• **ACTION ITEM**
The expected output is the data below, restated word for word.
*** Opening of EXTRACTED DATA ***
==> run X <==
// mips16_core
module mips16_core(
	input clk,
	input rst,  
	output [9:0] imem_addr,
	input [15:0] imem_rdata,
	output [9:0] dmem_addr,
	output dmem_we,
	output [15:0] dmem_wdata,
	input [15:0] dmem_rdata,
	input [15:0] in_data,
	output rf_we,
	output [4:0] rf_waddr,
	output [15:0] rf_wdata
	);
clock: 13.0 ns
lec_check: 0
abc_area: 1
cap_margin: 20
core_margin: 2
core_utilization: 72
cts_cluster_size: 15
place_density_lb_addon: 0.05
setup_slack_margin: 0.62
slew_margin: 20
run.sh (not shown) runs the stock make flow with config.mk's settings and CLKGATE_MAP_FILE=.
==> run G (differences from run X) <==
ABC_AREA = default   (was 1)
CELL_PAD_IN_SITES_GLOBAL_PLACEMENT = 1   (was default)
CORE_UTILIZATION = 40   (was 72)
CTS_CLUSTER_SIZE = default   (was 15)
MAX_ROUTING_LAYER = met4   (was default)
PLACE_DENSITY_LB_ADDON = default   (was 0.05)
SETUP_SLACK_MARGIN = default   (was 0.62)
SLEW_MARGIN = 10   (was 20)
TNS_END_PERCENT = 10   (was default)
==> flow/constraint.sdc (replaced) <==
create_clock -name core_clock -period 37.6 [get_ports {clk}]
set_input_delay 7.5200 -clock core_clock [delete_from_list [all_inputs] [get_ports {clk}]]
set_output_delay 7.5200 -clock core_clock [all_outputs]
set_load 0.01 [all_outputs]
==> impl_metrics.csv <==
group,metric,value,unit
outcome,status,"finished with violations",
outcome,violatedChecks,"negative setup slack",
timing,final_worst_setup_slack,-3.60,ns
timing,finalSetupViolations,538,
logic_synthesis,top_cells_by_area,"edfxtp_1, nor2_1, ha_1",
the above is filed under run G

==> impl_metrics.csv <==
group,metric,value,unit
logic_synthesis,top_cells_by_area,"edfxtp_1, nand2_1, nand3_1",
logic_synthesis,ys_sh_xor,0.0230,
outcome,status,"did not finish",
outcome,lastStage,"5_1_grt",
logic_synthesis,synth_chip_area,46500,um^2
outcome,firstError,"[ERROR GRT-0116] Global routing finished with congestion. Check the congestion regions in the DRC Viewer.",
the above is filed under run X
Setup of the previous run:
Design OQ1_Stopwatch, start of the top module:
module OQ1_Stopwatch(AN, Seg, Dot, CLK, Start, RESET);  
	output [3:0] AN;
	output [6:0] Seg;
	output Dot;
	input CLK, Start, RESET;
	parameter R = 2'b00;
    parameter W = 2'b01;
    parameter C = 2'b10;	
	reg  [11:0] divider_ds;
	reg  [5:0]  divider_ms;
	reg  [6:0]  Seg_Temp;
	reg  [3:0]  D3,D2,D1,D0,D_Temp,AN_Temp;
	reg  [1:0]  state,n_state;
	reg         dp;
	wire        RTC_ds,RTC_ms;
	always @(posedge CLK or posedge RESET) begin
	  if(RESET) divider_ms <= 0;
	  else if(divider_ms==32) divider_ms <= 0;
      else divider_ms <= divider_ms + 1;
    end
    assign RTC_ms = ((divider_ms == 32)?1'b1:1'b0);
	always @(posedge CLK or posedge RESET) begin
      if(RESET) divider_ds <= 0;
      else if(divider_ds==3276) divider_ds <= 0;
      else if(state==C) divider_ds <= divider_ds + 1;
    end
    assign RTC_ds = ((divider_ds == 3276)?1'b1:1'b0);
	always@(posedge CLK or posedge RESET) begin
      if(RESET) begin
        state <= R;
        D3 <= 0;
        D2 <= 0;
        D1 <= 0;
        D0 <= 0;
      end else begin
        state <= n_state;
        if(RTC_ds) begin
          if(D0 == 9) begin
            D0 <= 0;
            if(D1 == 9) begin
              D1 <= 0;
              if(D2 == 9) begin
                D2 <= 0;
                if(D3 == 9) begin
                  D3 <= 0;                  
                end else begin
                  D3 <= D3 + 1;
                end                    
              end else begin
                D2 <= D2 + 1;
              end      
            end else begin
              D1 <= D1 + 1;
            end
          end else begin
            D0 <= D0 + 1;
          end
        end      
      end
    end
    always@(*) begin
      case (state)
        R : if(RESET) n_state = R;
            else if(Start && !RESET) n_state = C;
            else n_state = W;
        W : if(RESET) n_state = R;
            else if(Start && !RESET) n_state = C;
            else n_state = W;
        C : if(RESET) n_state = R;
            else n_state = C;        
        default : n_state = R;
      endcase
    end
    always@(posedge CLK or posedge RESET) begin
      if(RESET) begin
        D_Temp  <= 4'b0000;
        AN_Temp <= 4'b1110;
  ...
For scale: about 370 cells after synthesis, about 44 flip-flops, ~15 I/O pins, roughly 0.0027 mm^2 of cells after synthesis.
==> flow/config.mk <==
export PLATFORM = sky130hd
export DESIGN_NAME = OQ1_Stopwatch
export DESIGN_NICKNAME = OQ1_Stopwatch
export VERILOG_FILES = /design/flow/design.v
export SDC_FILE = /design/flow/constraint.sdc
export NUM_CORES = 4
export LEC_CHECK = 0
export ABC_AREA = 1
export CAP_MARGIN = 20
export CORE_ASPECT_RATIO = 0.5
export CORE_MARGIN = 2
export CORE_UTILIZATION = 72
export CTS_CLUSTER_DIAMETER = 389
export CTS_CLUSTER_SIZE = 94
export PLACE_DENSITY = 0.43
export SLEW_MARGIN = 20
==> flow/constraint.sdc <==
create_clock -name core_clock -period 5.34 [get_ports {CLK}]
set_input_delay 1.0680 -clock core_clock [delete_from_list [all_inputs] [get_ports {CLK}]]
set_output_delay 1.0680 -clock core_clock [all_outputs]
set_load 0.01 [all_outputs]
run.sh (not shown) runs the stock make flow with config.mk's settings and CLKGATE_MAP_FILE=.
Input-level comparison between the current run and the previous run:
- PLACE_DENSITY no longer set, was 0.43
- PLACE_DENSITY_LB_ADDON now 0.0, previously not set
- SETUP_SLACK_MARGIN now 0.51, previously not set
- CORE_ASPECT_RATIO no longer set, was 0.5
- CTS_CLUSTER_DIAMETER now 109, was 389
- CTS_CLUSTER_SIZE no longer set, was 94
- the clock period (ns, I/O delays scaled along) now 2.21, was 5.34
- Looking only at via count normalized by instance count, and setting everything else aside, the lower value of the current run and the previous run goes to the previous run.
- D_Temp[0] as the critical path startpoint was reported by the current run, and D_Temp[1] by the previous run.
- In the current run the utilization turned out 0.93 points higher than in the previous run.
- On share of total power in sequential cells: the current run sits below the previous run.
*** Close of EXTRACTED DATA ***
• **RESULT FOR THIS EXERCISE**
==> run X <==
// mips16_core
module mips16_core(
	input clk,
	input rst,  
	output [9:0] imem_addr,
	input [15:0] imem_rdata,
	output [9:0] dmem_addr,
	output dmem_we,
	output [15:0] dmem_wdata,
	input [15:0] dmem_rdata,
	input [15:0] in_data,
	output rf_we,
	output [4:0] rf_waddr,
	output [15:0] rf_wdata
	);
clock: 13.0 ns
lec_check: 0
abc_area: 1
cap_margin: 20
core_margin: 2
core_utilization: 72
cts_cluster_size: 15
place_density_lb_addon: 0.05
setup_slack_margin: 0.62
slew_margin: 20
run.sh (not shown) runs the stock make flow with config.mk's settings and CLKGATE_MAP_FILE=.
==> run G (differences from run X) <==
ABC_AREA = default   (was 1)
CELL_PAD_IN_SITES_GLOBAL_PLACEMENT = 1   (was default)
CORE_UTILIZATION = 40   (was 72)
CTS_CLUSTER_SIZE = default   (was 15)
MAX_ROUTING_LAYER = met4   (was default)
PLACE_DENSITY_LB_ADDON = default   (was 0.05)
SETUP_SLACK_MARGIN = default   (was 0.62)
SLEW_MARGIN = 10   (was 20)
TNS_END_PERCENT = 10   (was default)
==> flow/constraint.sdc (replaced) <==
create_clock -name core_clock -period 37.6 [get_ports {clk}]
set_input_delay 7.5200 -clock core_clock [delete_from_list [all_inputs] [get_ports {clk}]]
set_output_delay 7.5200 -clock core_clock [all_outputs]
set_load 0.01 [all_outputs]
==> impl_metrics.csv <==
group,metric,value,unit
outcome,status,"finished with violations",
outcome,violatedChecks,"negative setup slack",
timing,final_worst_setup_slack,-3.60,ns
timing,finalSetupViolations,538,
logic_synthesis,top_cells_by_area,"edfxtp_1, nor2_1, ha_1",
the above is filed under run G

==> impl_metrics.csv <==
group,metric,value,unit
logic_synthesis,top_cells_by_area,"edfxtp_1, nand2_1, nand3_1",
logic_synthesis,ys_sh_xor,0.0230,
outcome,status,"did not finish",
outcome,lastStage,"5_1_grt",
logic_synthesis,synth_chip_area,46500,um^2
outcome,firstError,"[ERROR GRT-0116] Global routing finished with congestion. Check the congestion regions in the DRC Viewer.",
the above is filed under run X
Setup of the previous run:
Design OQ1_Stopwatch, start of the top module:
module OQ1_Stopwatch(AN, Seg, Dot, CLK, Start, RESET);  
	output [3:0] AN;
	output [6:0] Seg;
	output Dot;
	input CLK, Start, RESET;
	parameter R = 2'b00;
    parameter W = 2'b01;
    parameter C = 2'b10;	
	reg  [11:0] divider_ds;
	reg  [5:0]  divider_ms;
	reg  [6:0]  Seg_Temp;
	reg  [3:0]  D3,D2,D1,D0,D_Temp,AN_Temp;
	reg  [1:0]  state,n_state;
	reg         dp;
	wire        RTC_ds,RTC_ms;
	always @(posedge CLK or posedge RESET) begin
	  if(RESET) divider_ms <= 0;
	  else if(divider_ms==32) divider_ms <= 0;
      else divider_ms <= divider_ms + 1;
    end
    assign RTC_ms = ((divider_ms == 32)?1'b1:1'b0);
	always @(posedge CLK or posedge RESET) begin
      if(RESET) divider_ds <= 0;
      else if(divider_ds==3276) divider_ds <= 0;
      else if(state==C) divider_ds <= divider_ds + 1;
    end
    assign RTC_ds = ((divider_ds == 3276)?1'b1:1'b0);
	always@(posedge CLK or posedge RESET) begin
      if(RESET) begin
        state <= R;
        D3 <= 0;
        D2 <= 0;
        D1 <= 0;
        D0 <= 0;
      end else begin
        state <= n_state;
        if(RTC_ds) begin
          if(D0 == 9) begin
            D0 <= 0;
            if(D1 == 9) begin
              D1 <= 0;
              if(D2 == 9) begin
                D2 <= 0;
                if(D3 == 9) begin
                  D3 <= 0;                  
                end else begin
                  D3 <= D3 + 1;
                end                    
              end else begin
                D2 <= D2 + 1;
              end      
            end else begin
              D1 <= D1 + 1;
            end
          end else begin
            D0 <= D0 + 1;
          end
        end      
      end
    end
    always@(*) begin
      case (state)
        R : if(RESET) n_state = R;
            else if(Start && !RESET) n_state = C;
            else n_state = W;
        W : if(RESET) n_state = R;
            else if(Start && !RESET) n_state = C;
            else n_state = W;
        C : if(RESET) n_state = R;
            else n_state = C;        
        default : n_state = R;
      endcase
    end
    always@(posedge CLK or posedge RESET) begin
      if(RESET) begin
        D_Temp  <= 4'b0000;
        AN_Temp <= 4'b1110;
  ...
For scale: about 370 cells after synthesis, about 44 flip-flops, ~15 I/O pins, roughly 0.0027 mm^2 of cells after synthesis.
==> flow/config.mk <==
export PLATFORM = sky130hd
export DESIGN_NAME = OQ1_Stopwatch
export DESIGN_NICKNAME = OQ1_Stopwatch
export VERILOG_FILES = /design/flow/design.v
export SDC_FILE = /design/flow/constraint.sdc
export NUM_CORES = 4
export LEC_CHECK = 0
export ABC_AREA = 1
export CAP_MARGIN = 20
export CORE_ASPECT_RATIO = 0.5
export CORE_MARGIN = 2
export CORE_UTILIZATION = 72
export CTS_CLUSTER_DIAMETER = 389
export CTS_CLUSTER_SIZE = 94
export PLACE_DENSITY = 0.43
export SLEW_MARGIN = 20
==> flow/constraint.sdc <==
create_clock -name core_clock -period 5.34 [get_ports {CLK}]
set_input_delay 1.0680 -clock core_clock [delete_from_list [all_inputs] [get_ports {CLK}]]
set_output_delay 1.0680 -clock core_clock [all_outputs]
set_load 0.01 [all_outputs]
run.sh (not shown) runs the stock make flow with config.mk's settings and CLKGATE_MAP_FILE=.
Input-level comparison between the current run and the previous run:
- PLACE_DENSITY no longer set, was 0.43
- PLACE_DENSITY_LB_ADDON now 0.0, previously not set
- SETUP_SLACK_MARGIN now 0.51, previously not set
- CORE_ASPECT_RATIO no longer set, was 0.5
- CTS_CLUSTER_DIAMETER now 109, was 389
- CTS_CLUSTER_SIZE no longer set, was 94
- the clock period (ns, I/O delays scaled along) now 2.21, was 5.34
- Looking only at via count normalized by instance count, and setting everything else aside, the lower value of the current run and the previous run goes to the previous run.
- D_Temp[0] as the critical path startpoint was reported by the current run, and D_Temp[1] by the previous run.
- In the current run the utilization turned out 0.93 points higher than in the previous run.
- On share of total power in sequential cells: the current run sits below the previous run.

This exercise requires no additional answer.